[Collected data]
Content starts

===== src/hw/kernel_pkg.sv =====
`default_nettype none

package kernel_pkg;

  typedef logic [14:0] host_addr_t;

  localparam host_addr_t ADDR_DATA0       = 15'h000;  // 8 words, 4-byte steps
  localparam host_addr_t ADDR_AW_PUSH     = 15'h020;
  localparam host_addr_t ADDR_W_PUSH      = 15'h030;
  localparam host_addr_t ADDR_AR_PUSH     = 15'h040;
  localparam host_addr_t ADDR_B_VALID     = 15'h050;
  localparam host_addr_t ADDR_B_POP       = 15'h054;
  localparam host_addr_t ADDR_R_VALID     = 15'h060;
  localparam host_addr_t ADDR_R_POP       = 15'h064;
  localparam host_addr_t ADDR_OCU_RST_ON  = 15'h0c0;
  localparam host_addr_t ADDR_OCU_RST_OFF = 15'h0c4;
  localparam host_addr_t ADDR_CMD_LBA     = 15'h100;
  localparam host_addr_t ADDR_CMD_DPTR    = 15'h104;
  localparam host_addr_t ADDR_CMD_NLB_OPC = 15'h108;
  localparam host_addr_t ADDR_CMD_SUBMIT  = 15'h110;

  typedef logic [63:0]  axi_addr_t;
  typedef logic [127:0] axi_data_t;
  typedef logic [15:0]  axi_strb_t;
  typedef logic [3:0]   axi_id_t;

  typedef enum logic [1:0] {
    RESP_OKAY   = 2'd0,
    RESP_EXOKAY = 2'd1,
    RESP_SLVERR = 2'd2,
    RESP_DECERR = 2'd3
  } axi_resp_t;

  // size sits above addr, shared by AW and AR
  typedef struct packed {
    logic [2:0] size;
    axi_addr_t  addr;
  } addr_req_t;

  typedef struct packed {
    axi_strb_t strb;
    axi_data_t data;
  } wdata_req_t;

  typedef struct packed {
    axi_id_t   id;
    axi_resp_t resp;
  } bresp_t;

  typedef struct packed {
    axi_id_t   id;
    axi_resp_t resp;
    axi_data_t data;
  } rresp_t;

  localparam axi_id_t    K2O_AWID   = 4'd1;
  localparam axi_id_t    K2O_ARID   = 4'd2;
  localparam logic [1:0] BURST_INCR = 2'd1;

endpackage

`default_nettype wire


===== src/hw/host_regs.sv =====
`timescale 1ns/1ps
`default_nettype none

module host_regs
  import kernel_pkg::*;
(
  input  logic        clk,
  input  logic        rstn,
  input  logic        host_en,
  input  logic [3:0]  host_we,
  input  host_addr_t  host_addr,
  input  logic [31:0] host_din,
  output logic [31:0] host_dout,
  output logic        ocu_rstn,
  output logic        aw_push,
  output addr_req_t   aw_req,
  output logic        w_push,
  output wdata_req_t  w_req,
  output logic        ar_push,
  output addr_req_t   ar_req,
  output logic        b_pop,
  input  logic        b_valid,
  input  bresp_t      b_head,
  output logic        r_pop,
  input  logic        r_valid,
  input  rresp_t      r_head,
  output logic        lba_wr,
  output logic        dptr_wr,
  output logic        nlb_opc_wr,
  output logic        submit,
  output logic [31:0] field_data
);

  logic         wr_en;
  logic         rd_en;
  logic         in_data;
  logic [2:0]   word_sel;
  logic [255:0] stage;  // staging buffer, word 0 at the bottom
  logic         ocu_rstn_sw;

  assign wr_en    = host_en && (host_we != '0);
  assign rd_en    = host_en && (host_we == '0);
  assign in_data  = (host_addr[14:5] == ADDR_DATA0[14:5]);
  assign word_sel = host_addr[4:2];

  // pops and field writes act on the host write edge itself
  assign b_pop      = wr_en && (host_addr == ADDR_B_POP);
  assign r_pop      = wr_en && (host_addr == ADDR_R_POP);
  assign lba_wr     = wr_en && (host_addr == ADDR_CMD_LBA);
  assign dptr_wr    = wr_en && (host_addr == ADDR_CMD_DPTR);
  assign nlb_opc_wr = wr_en && (host_addr == ADDR_CMD_NLB_OPC);
  assign submit     = wr_en && (host_addr == ADDR_CMD_SUBMIT);
  assign field_data = host_din;

  always_ff @(posedge clk or negedge rstn) begin
    if (!rstn) begin
      aw_push     <= 1'b0;
      w_push      <= 1'b0;
      ar_push     <= 1'b0;
      ocu_rstn_sw <= 1'b1;
      ocu_rstn    <= 1'b0;
    end else begin
      aw_push  <= wr_en && (host_addr == ADDR_AW_PUSH);
      w_push   <= wr_en && (host_addr == ADDR_W_PUSH);
      ar_push  <= wr_en && (host_addr == ADDR_AR_PUSH);
      ocu_rstn <= ocu_rstn_sw;  // one cycle behind the sw bit
      if (wr_en && (host_addr == ADDR_OCU_RST_ON)) begin
        ocu_rstn_sw <= 1'b0;
      end else if (wr_en && (host_addr == ADDR_OCU_RST_OFF)) begin
        ocu_rstn_sw <= 1'b1;
      end
    end
  end

  always_ff @(posedge clk) begin
    if (wr_en) begin
      if (in_data) begin
        stage[word_sel*32 +: 32] <= host_din;
      end else if (b_pop && b_valid) begin
        stage <= 256'(b_head);
      end else if (r_pop && r_valid) begin
        stage <= 256'(r_head);
      end
      aw_req <= stage[66:0];  // snapshot taken with the push
      w_req  <= stage[143:0];
      ar_req <= stage[66:0];
    end
  end

  always_ff @(posedge clk) begin
    if (rd_en) begin
      if (in_data) begin
        host_dout <= stage[word_sel*32 +: 32];
      end else if (host_addr == ADDR_B_VALID) begin
        host_dout <= 32'(b_valid);
      end else if (host_addr == ADDR_R_VALID) begin
        host_dout <= 32'(r_valid);
      end else begin
        host_dout <= '0;
      end
    end
  end

endmodule

`default_nettype wire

Content ends

All that is needed is the opening run of the data, given again exactly: please include every line from the first through the line with "localparam host_addr_t ADDR_W_PUSH", both ends kept.

===== src/hw/kernel_pkg.sv =====
`default_nettype none

package kernel_pkg;

  typedef logic [14:0] host_addr_t;

  localparam host_addr_t ADDR_DATA0       = 15'h000;  // 8 words, 4-byte steps
  localparam host_addr_t ADDR_AW_PUSH     = 15'h020;
  localparam host_addr_t ADDR_W_PUSH      = 15'h030;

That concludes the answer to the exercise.